Lines from the material below that hold the string "delays" are what is needed; copy each of them.

━━ The input ━━

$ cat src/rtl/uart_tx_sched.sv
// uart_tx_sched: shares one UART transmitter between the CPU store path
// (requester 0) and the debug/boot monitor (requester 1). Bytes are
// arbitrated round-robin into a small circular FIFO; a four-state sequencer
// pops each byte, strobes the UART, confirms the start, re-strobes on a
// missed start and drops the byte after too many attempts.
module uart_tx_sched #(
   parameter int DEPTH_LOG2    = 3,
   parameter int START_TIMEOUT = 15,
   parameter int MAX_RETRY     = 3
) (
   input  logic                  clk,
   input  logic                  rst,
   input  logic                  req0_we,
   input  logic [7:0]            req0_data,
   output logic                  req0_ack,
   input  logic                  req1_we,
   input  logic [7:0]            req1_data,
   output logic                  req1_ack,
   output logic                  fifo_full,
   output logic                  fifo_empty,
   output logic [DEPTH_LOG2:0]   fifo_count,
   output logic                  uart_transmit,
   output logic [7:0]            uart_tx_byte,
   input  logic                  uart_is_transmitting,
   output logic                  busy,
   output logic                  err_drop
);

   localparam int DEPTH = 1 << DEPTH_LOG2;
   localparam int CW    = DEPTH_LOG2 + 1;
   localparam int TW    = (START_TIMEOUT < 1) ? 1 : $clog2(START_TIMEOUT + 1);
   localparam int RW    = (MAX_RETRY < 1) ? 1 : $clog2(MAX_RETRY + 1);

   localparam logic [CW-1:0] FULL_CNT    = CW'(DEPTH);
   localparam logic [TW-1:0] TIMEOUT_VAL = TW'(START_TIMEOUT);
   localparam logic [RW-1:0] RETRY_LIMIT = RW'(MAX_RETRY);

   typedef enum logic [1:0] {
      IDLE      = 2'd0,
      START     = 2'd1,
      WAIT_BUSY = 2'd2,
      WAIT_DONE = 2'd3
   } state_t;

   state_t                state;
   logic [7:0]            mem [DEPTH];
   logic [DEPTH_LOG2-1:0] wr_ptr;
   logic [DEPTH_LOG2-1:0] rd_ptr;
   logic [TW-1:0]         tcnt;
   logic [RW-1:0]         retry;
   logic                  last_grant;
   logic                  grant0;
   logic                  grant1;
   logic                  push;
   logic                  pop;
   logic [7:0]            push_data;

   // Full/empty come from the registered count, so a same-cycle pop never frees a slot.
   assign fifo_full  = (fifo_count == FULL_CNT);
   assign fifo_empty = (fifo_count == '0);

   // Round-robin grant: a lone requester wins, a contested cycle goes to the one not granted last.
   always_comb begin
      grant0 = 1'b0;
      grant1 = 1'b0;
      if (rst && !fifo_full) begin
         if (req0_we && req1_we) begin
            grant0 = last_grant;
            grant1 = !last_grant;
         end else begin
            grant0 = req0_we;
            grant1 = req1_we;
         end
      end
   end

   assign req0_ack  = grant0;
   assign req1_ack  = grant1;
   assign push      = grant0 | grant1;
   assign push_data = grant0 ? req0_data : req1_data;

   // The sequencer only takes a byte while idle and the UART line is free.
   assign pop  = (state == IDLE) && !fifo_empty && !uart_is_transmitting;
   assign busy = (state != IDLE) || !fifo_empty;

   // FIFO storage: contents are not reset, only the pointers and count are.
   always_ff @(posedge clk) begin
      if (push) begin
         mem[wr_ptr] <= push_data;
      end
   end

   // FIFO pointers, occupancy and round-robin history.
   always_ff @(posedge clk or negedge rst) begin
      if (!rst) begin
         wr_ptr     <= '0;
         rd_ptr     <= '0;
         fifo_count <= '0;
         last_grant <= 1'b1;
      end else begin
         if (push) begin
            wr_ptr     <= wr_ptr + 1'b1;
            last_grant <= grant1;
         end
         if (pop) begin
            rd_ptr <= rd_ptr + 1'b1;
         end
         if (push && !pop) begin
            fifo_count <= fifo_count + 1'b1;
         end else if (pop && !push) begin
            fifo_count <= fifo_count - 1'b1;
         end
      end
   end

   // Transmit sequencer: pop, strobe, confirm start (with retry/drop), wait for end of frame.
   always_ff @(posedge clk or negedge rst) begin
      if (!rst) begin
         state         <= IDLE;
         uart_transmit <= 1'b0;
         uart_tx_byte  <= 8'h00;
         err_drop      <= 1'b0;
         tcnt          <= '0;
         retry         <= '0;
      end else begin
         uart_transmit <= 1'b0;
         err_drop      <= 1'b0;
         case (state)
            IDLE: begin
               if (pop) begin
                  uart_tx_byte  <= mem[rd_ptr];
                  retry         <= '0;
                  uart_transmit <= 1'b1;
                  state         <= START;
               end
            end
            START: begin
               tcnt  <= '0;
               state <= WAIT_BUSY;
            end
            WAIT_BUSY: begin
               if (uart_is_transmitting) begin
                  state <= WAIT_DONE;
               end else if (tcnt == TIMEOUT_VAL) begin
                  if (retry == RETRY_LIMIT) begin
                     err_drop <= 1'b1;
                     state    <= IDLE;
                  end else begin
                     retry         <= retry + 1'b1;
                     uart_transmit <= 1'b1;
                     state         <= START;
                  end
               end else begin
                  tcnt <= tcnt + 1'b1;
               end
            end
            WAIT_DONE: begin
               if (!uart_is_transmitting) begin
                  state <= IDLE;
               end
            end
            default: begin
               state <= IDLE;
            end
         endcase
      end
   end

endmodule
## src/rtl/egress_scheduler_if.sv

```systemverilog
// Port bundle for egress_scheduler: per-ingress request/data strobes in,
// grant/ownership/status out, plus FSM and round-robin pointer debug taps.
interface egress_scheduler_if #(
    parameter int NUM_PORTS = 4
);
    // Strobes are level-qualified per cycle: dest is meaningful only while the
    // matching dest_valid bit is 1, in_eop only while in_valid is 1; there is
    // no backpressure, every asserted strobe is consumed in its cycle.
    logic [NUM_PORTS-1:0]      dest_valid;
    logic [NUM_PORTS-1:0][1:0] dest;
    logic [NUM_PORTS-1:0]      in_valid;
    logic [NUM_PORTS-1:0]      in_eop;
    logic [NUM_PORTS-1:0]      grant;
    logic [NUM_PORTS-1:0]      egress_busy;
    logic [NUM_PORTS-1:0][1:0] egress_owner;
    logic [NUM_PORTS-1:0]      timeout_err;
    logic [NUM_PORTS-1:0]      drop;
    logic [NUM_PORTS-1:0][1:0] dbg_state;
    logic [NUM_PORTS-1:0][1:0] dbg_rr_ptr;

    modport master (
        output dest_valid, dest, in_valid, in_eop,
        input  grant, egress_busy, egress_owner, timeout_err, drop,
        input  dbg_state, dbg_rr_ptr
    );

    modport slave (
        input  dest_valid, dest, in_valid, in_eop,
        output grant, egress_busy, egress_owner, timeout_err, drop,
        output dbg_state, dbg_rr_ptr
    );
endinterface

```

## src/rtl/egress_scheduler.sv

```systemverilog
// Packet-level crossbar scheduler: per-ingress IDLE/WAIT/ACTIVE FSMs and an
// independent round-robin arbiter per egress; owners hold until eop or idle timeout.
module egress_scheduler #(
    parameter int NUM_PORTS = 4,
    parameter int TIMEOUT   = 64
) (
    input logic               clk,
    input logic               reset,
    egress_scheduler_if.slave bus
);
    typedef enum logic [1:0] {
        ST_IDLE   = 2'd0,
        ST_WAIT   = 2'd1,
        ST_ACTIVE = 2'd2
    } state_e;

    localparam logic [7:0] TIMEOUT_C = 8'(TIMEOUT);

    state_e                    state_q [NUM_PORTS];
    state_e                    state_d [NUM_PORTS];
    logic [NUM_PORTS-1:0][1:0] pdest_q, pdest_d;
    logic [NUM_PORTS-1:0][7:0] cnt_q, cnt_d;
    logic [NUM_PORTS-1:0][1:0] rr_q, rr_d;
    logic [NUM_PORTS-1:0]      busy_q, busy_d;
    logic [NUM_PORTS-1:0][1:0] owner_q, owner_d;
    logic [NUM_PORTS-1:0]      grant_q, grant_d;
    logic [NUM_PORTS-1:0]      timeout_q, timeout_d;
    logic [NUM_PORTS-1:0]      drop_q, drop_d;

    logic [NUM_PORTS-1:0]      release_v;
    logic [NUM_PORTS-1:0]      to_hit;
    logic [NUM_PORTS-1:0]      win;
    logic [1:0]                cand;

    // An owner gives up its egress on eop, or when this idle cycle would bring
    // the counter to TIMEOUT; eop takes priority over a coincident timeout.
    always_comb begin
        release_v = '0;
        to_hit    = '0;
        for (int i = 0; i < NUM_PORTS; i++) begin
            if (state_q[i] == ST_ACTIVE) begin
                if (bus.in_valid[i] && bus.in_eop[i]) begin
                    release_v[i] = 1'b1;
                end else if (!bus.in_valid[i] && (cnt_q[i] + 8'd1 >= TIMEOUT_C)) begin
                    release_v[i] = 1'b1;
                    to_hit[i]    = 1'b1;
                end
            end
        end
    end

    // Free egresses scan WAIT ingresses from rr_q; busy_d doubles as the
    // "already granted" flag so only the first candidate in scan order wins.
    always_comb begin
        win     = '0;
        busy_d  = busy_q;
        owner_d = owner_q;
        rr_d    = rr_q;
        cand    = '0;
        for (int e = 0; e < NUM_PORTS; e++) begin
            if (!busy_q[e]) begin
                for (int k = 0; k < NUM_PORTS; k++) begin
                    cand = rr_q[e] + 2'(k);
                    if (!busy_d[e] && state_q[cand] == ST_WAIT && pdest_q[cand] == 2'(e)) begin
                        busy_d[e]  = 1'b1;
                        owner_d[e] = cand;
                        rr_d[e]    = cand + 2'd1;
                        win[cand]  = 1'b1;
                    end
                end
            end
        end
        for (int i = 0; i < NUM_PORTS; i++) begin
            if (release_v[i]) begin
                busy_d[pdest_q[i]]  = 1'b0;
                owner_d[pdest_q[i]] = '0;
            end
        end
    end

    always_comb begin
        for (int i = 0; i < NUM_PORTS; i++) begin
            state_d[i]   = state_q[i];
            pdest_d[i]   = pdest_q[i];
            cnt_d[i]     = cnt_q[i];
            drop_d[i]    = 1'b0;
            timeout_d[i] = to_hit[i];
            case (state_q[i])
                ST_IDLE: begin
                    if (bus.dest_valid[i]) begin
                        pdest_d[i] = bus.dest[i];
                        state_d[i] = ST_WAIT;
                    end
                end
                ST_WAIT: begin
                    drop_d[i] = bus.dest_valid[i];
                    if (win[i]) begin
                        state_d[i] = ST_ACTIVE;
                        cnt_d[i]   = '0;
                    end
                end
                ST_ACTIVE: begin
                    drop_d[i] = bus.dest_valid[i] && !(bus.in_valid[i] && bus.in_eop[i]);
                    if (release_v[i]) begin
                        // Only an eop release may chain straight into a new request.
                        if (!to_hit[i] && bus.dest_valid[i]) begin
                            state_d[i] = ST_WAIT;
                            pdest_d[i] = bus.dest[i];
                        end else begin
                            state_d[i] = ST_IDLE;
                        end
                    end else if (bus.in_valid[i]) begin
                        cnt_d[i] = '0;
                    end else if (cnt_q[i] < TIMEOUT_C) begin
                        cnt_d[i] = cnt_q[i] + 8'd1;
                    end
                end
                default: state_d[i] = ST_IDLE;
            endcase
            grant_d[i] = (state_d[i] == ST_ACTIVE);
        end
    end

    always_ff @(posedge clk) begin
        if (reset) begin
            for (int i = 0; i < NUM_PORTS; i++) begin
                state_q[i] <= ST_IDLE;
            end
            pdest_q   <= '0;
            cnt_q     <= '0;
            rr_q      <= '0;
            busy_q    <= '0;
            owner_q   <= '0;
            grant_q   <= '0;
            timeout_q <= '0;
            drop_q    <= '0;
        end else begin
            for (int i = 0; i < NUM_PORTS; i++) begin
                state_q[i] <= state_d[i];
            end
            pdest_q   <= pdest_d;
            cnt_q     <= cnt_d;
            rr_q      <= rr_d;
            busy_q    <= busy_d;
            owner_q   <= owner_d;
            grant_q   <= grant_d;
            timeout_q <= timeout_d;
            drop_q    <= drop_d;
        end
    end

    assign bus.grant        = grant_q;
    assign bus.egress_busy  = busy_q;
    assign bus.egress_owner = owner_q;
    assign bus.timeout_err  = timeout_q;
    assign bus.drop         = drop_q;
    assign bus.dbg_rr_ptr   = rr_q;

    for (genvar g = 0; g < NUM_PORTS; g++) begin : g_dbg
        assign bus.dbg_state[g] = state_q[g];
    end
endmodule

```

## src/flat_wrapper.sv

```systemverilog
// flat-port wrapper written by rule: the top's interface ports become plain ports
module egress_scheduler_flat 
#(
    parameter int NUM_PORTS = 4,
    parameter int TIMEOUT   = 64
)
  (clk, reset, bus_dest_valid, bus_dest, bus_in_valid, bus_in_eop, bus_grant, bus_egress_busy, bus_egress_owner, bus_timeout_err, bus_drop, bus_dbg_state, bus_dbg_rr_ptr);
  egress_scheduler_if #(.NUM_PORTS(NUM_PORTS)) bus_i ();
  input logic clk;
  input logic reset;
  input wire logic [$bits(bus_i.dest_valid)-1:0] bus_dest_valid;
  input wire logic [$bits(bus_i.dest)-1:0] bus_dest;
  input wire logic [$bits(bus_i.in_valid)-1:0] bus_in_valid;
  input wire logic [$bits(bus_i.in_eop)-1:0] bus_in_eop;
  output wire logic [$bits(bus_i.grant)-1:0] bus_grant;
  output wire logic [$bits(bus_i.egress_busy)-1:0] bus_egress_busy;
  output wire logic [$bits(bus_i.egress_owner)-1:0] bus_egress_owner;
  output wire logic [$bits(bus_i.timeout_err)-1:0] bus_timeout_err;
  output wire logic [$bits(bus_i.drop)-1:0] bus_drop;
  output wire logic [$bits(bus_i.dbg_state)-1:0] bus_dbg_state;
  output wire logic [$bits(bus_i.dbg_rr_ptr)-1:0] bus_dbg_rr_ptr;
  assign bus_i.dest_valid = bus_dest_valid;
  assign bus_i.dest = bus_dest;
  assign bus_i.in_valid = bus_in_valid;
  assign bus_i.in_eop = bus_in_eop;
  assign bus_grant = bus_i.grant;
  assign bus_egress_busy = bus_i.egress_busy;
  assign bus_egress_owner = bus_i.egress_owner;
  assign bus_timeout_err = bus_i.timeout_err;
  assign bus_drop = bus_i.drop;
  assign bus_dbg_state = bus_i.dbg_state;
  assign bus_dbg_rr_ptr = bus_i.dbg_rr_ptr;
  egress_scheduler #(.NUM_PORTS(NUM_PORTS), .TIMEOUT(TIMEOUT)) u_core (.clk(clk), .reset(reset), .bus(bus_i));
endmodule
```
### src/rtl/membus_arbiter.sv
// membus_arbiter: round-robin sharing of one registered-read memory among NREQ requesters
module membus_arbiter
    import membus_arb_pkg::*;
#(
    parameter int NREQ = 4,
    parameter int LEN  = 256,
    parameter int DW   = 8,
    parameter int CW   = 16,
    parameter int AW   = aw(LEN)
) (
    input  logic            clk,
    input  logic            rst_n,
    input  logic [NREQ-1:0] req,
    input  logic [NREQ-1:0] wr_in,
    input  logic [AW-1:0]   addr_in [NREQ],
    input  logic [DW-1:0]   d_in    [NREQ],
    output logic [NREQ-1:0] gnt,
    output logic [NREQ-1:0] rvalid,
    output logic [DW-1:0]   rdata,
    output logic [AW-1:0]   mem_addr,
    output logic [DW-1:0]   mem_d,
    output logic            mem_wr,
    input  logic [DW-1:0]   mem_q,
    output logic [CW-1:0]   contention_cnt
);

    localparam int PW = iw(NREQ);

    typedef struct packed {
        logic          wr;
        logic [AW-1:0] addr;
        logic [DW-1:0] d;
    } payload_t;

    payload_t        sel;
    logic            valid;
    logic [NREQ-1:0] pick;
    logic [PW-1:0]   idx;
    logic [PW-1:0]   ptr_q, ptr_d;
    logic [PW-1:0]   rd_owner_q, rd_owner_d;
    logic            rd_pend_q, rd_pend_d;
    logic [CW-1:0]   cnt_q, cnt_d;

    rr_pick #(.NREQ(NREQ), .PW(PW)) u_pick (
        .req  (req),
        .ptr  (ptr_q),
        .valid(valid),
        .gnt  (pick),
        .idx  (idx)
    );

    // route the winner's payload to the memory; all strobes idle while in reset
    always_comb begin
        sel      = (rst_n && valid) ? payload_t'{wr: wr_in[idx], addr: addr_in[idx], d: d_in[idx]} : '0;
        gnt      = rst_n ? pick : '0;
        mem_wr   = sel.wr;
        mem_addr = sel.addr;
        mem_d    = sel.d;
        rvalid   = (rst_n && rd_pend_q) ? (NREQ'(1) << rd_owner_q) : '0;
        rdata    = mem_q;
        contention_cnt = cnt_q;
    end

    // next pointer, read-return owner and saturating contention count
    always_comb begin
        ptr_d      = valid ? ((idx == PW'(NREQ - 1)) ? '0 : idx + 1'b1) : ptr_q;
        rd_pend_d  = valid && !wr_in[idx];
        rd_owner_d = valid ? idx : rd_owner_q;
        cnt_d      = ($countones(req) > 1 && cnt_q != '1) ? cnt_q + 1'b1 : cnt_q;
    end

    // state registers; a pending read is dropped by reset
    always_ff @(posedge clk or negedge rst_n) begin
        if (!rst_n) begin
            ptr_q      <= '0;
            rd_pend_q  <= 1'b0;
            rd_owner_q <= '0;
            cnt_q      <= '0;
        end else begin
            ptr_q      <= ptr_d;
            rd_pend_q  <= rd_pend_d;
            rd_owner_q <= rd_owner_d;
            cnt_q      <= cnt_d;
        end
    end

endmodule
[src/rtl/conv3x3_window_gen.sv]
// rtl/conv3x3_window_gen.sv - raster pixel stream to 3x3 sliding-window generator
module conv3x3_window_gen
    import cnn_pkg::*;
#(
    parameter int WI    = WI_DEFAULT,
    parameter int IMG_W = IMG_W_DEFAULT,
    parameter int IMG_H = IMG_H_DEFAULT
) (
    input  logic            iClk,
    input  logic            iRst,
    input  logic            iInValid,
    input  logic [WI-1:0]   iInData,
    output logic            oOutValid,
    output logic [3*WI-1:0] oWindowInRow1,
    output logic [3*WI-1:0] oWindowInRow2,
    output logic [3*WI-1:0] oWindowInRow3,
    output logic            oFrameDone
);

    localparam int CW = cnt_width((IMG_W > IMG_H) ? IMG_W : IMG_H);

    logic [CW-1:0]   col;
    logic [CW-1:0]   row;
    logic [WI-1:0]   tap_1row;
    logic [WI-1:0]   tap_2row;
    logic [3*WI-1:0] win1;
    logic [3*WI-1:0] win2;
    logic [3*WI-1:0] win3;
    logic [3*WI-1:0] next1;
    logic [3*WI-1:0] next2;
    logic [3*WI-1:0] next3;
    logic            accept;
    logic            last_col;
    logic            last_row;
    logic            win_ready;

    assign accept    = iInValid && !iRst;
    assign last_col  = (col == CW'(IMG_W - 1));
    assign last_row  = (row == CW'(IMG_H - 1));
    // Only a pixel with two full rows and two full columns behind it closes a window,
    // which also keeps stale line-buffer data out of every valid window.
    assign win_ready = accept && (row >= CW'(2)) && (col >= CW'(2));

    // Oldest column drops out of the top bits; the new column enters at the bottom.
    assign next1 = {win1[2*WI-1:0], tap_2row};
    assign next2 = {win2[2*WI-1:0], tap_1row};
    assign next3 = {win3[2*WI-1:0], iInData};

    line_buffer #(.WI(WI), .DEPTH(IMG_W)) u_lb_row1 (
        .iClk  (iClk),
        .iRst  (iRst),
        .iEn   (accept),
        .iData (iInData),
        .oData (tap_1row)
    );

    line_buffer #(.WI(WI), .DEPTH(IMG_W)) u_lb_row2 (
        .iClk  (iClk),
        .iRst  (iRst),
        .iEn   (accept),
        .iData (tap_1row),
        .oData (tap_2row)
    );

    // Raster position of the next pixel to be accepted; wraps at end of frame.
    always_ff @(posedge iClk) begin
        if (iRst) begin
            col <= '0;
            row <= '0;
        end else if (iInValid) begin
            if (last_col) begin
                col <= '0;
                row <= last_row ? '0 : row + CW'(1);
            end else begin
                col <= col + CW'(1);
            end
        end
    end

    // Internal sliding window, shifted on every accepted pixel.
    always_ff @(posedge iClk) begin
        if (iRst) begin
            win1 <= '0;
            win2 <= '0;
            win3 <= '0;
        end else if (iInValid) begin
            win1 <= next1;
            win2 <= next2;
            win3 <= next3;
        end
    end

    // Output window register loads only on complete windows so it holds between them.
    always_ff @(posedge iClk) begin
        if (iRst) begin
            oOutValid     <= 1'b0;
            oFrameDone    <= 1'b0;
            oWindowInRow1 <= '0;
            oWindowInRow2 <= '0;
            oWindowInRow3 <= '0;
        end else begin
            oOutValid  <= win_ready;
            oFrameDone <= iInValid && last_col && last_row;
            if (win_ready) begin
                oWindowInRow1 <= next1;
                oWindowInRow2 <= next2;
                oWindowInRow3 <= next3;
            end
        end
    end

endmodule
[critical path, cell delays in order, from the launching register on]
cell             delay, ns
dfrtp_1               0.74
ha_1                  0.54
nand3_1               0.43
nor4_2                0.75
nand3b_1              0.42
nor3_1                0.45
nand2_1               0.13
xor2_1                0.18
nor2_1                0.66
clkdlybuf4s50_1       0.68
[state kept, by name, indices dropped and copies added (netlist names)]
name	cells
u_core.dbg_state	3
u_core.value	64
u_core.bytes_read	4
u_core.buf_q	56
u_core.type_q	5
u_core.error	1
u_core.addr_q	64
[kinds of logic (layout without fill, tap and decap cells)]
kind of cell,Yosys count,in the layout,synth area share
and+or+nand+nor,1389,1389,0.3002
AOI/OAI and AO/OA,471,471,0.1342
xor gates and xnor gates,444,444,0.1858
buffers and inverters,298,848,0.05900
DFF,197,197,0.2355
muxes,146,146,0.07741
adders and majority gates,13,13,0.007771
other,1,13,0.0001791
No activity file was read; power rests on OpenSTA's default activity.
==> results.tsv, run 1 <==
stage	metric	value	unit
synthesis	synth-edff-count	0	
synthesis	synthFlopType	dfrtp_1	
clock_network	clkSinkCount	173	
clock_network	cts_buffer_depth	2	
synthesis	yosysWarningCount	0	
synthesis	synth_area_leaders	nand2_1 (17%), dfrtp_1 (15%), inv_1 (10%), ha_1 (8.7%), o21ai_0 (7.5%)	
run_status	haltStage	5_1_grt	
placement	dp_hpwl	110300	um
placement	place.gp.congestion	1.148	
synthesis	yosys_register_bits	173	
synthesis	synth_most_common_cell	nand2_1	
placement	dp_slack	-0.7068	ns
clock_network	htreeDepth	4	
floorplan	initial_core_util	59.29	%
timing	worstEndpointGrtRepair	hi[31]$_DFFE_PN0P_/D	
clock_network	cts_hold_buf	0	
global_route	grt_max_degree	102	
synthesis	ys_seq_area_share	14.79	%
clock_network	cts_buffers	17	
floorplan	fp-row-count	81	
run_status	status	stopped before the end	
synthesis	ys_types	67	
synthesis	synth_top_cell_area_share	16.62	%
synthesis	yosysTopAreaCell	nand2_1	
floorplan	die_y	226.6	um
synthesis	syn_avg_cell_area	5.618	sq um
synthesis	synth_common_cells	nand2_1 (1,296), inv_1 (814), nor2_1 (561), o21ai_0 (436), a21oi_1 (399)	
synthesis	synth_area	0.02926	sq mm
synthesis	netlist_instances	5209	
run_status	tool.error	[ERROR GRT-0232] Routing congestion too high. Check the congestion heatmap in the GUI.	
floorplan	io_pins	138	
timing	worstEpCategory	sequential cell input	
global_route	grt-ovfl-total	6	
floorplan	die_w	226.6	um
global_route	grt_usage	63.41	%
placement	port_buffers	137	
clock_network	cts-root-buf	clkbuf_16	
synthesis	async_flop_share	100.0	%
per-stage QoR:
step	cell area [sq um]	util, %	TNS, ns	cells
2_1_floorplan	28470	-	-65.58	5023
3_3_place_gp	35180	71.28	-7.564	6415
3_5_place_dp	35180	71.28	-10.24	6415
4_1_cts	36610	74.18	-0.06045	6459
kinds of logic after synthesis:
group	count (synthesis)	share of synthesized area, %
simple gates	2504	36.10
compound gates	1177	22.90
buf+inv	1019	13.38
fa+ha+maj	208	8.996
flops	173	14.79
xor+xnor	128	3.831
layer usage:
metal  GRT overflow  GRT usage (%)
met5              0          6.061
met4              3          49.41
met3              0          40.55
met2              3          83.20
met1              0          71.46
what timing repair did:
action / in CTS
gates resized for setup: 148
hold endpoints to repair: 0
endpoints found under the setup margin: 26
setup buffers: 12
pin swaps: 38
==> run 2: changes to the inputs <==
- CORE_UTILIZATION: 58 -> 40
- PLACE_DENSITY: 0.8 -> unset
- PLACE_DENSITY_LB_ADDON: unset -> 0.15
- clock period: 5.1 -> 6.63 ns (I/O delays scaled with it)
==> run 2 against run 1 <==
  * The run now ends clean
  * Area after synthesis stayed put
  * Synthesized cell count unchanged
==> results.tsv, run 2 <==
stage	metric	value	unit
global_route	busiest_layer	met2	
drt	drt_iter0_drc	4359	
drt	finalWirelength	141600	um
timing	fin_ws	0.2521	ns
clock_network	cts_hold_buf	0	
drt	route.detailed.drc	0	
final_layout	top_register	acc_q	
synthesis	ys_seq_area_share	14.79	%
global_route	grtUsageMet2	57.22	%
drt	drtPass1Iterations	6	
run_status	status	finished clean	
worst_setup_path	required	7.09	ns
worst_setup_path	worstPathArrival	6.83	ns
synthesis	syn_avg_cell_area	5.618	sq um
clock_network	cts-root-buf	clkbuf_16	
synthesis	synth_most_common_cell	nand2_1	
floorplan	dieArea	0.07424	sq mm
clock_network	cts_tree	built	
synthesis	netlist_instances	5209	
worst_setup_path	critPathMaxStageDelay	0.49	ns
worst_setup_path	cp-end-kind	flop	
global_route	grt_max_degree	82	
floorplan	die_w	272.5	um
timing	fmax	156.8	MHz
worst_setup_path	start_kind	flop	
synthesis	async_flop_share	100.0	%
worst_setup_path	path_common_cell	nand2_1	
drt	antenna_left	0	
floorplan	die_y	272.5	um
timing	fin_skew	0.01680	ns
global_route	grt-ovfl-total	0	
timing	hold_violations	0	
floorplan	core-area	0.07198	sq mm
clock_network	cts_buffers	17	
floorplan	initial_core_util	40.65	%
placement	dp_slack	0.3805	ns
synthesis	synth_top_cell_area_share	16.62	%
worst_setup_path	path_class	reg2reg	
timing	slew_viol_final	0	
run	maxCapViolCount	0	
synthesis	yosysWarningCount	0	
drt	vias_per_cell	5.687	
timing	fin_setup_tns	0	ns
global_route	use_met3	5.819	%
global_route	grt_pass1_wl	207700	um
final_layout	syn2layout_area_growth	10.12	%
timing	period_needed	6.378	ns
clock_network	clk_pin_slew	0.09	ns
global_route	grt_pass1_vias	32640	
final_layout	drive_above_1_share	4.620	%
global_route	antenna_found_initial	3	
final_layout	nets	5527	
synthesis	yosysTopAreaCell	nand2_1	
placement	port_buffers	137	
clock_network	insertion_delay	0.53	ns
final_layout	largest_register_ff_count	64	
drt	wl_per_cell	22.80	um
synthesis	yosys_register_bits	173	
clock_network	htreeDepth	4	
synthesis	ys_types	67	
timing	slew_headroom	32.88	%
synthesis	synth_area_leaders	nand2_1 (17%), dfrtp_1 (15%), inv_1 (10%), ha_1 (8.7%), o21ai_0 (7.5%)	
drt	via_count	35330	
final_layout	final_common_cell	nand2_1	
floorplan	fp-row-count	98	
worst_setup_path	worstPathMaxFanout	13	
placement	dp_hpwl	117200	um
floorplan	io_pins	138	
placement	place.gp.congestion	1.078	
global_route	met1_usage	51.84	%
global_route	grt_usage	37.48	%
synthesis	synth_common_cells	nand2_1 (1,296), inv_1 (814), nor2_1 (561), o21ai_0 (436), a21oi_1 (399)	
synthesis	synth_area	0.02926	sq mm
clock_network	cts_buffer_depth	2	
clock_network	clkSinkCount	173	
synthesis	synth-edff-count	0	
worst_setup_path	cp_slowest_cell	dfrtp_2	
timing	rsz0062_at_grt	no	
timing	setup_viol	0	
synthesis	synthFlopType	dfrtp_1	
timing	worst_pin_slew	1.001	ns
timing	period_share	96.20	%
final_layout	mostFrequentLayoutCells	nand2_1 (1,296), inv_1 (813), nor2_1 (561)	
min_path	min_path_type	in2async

━━━

Task output —
[critical path, cell delays in order, from the launching register on]
- clock period: 5.1 -> 6.63 ns (I/O delays scaled with it)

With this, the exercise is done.